The International Diabetes Federation (IDF) estimates that diabetes currently affects 246 million people worldwide, representing roughly 6% of the adult population; this number is expected to rise to 380 million by 2025. Type 2 diabetes constitutes about 85% to 95% of all diabetes cases in developed countries and accounts for an even higher percentage in developing countries. The IDF recommends that metformin remains a drug of choice for first-line therapy of type 2 diabetes.(2)
The American Diabetes Association (ADA) and the European Association for the Study of Diabetes (EASD) advise that metformin therapy should be initiated concurrently with lifestyle intervention at diagnosis of type 2 diabetes.(3) However the current therapeutic indication for Glucophage remains the treatment of type 2 diabetes mellitus, particularly in overweight patients, when dietary management and exercise alone does not result in adequate glycaemic control.
References
(1) In the United Kingdom, Glucophage(R) Powder for Oral Solution in Sachets is available in 500mg and 1000mg strengths only.
(2) International Diabetes Federation, Global Guideline for Type 2 Diabetes, accessed via: www.idf.org/webdata/docs/IDF%20GGT2D.pdf
(3) Nathan DM et al., Medical Management of Hyperglycemia in Type 2 Diabetes: a Consensus
Algorithm for the Initiation and Adjustment of Therapy, Diabetes Care 2009, 32:193-203
About Glucophage(R) (metformin hydrochloride)
Glucophage(R) has been approved worldwide as a first line treatment of Type 2 diabetes. It belongs to the biguanide class of molecules, which decrease glucose production by the liver. A primary objective of type 2 diabetes treatments is to correct the dual effects of tissue unresponsiveness to insulin (insulin resistance) and insulin deficiency arising from impaired functioning of the beta cells in the pancreas that make insulin. Metformin corrects insulin resistance by making tissues, such as the liver and muscle, responsive to insulin.
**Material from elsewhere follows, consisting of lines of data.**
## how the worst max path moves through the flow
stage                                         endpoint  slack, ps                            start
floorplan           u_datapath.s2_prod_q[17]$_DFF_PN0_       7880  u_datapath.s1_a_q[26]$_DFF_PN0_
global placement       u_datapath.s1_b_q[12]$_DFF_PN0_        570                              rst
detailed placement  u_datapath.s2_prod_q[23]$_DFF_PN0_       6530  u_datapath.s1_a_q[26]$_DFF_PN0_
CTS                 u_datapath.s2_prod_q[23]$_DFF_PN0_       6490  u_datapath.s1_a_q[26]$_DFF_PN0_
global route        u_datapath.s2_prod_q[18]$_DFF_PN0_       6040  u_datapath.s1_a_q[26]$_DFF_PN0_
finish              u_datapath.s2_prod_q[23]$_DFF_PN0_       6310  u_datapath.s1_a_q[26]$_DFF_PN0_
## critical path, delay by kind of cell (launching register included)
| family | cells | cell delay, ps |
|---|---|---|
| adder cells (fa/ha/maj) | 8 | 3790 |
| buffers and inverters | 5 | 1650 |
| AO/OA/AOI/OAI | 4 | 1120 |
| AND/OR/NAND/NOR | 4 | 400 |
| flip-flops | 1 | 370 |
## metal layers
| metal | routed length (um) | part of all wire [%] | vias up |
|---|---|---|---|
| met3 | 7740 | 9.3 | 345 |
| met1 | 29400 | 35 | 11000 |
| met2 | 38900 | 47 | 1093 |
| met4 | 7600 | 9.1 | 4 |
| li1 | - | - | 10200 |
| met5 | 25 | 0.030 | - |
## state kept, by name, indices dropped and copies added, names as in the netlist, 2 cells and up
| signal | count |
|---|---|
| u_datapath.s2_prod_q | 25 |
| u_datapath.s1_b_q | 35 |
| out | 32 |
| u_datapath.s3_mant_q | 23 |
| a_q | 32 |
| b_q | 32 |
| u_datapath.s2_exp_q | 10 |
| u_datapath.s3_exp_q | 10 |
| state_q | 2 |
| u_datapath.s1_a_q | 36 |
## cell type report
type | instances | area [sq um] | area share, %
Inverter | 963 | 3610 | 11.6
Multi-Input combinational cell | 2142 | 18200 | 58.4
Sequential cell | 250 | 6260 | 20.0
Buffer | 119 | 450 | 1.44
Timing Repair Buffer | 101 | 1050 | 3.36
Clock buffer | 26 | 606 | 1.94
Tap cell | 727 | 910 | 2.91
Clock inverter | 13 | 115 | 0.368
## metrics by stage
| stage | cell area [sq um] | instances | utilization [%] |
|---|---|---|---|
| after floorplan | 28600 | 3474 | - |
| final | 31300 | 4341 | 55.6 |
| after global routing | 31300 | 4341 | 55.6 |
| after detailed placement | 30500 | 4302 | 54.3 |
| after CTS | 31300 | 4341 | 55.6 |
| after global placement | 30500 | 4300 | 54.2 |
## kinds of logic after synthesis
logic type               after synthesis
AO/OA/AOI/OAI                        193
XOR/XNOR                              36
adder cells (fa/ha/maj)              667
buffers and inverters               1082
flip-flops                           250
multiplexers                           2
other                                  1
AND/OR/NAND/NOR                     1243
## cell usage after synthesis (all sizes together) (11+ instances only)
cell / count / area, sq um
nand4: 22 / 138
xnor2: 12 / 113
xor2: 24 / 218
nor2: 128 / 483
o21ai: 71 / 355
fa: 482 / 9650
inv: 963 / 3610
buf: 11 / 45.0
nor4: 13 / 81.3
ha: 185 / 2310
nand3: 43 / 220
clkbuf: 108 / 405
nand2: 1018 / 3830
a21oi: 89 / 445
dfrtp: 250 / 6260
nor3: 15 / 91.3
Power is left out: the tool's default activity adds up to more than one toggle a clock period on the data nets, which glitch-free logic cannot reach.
==> src/rtl/io_port_if.sv <==
// io_bus responder-side bundle: debounced switch value and pulses toward the CPU,
// CPU LED register value toward the board-side port.
interface io_port_if #(
    parameter int WIDTH = 4
) ();
    logic [WIDTH-1:0] switch;
    logic [WIDTH-1:0] switch_changed;
    logic [WIDTH-1:0] led;

    modport master (input switch, input switch_changed, output led);
    modport slave  (output switch, output switch_changed, input led);
endinterface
This way, patients get less “in-house” glucose production in the liver and better glucose uptake into muscle, where it is stored as glycogen or burnt off to produce energy. The net result is restoration of normal glucose levels.
The wealth of evidence documented in some 5,600 scientific publications since 1957, the year of metformin’s introduction into clinical practice, led the International Diabetes Federation (IDF) to recommend metformin as the 1st line therapy of choice for the treatment of type 2 diabetes in its global guidelines, issued in 2005. A landmark study, the United Kingdom Prospective Diabetes Study (UKPDS) has shown metformin to be effective at lowering blood glucose and reducing the risk of long term complications (eg heart attacks and strokes).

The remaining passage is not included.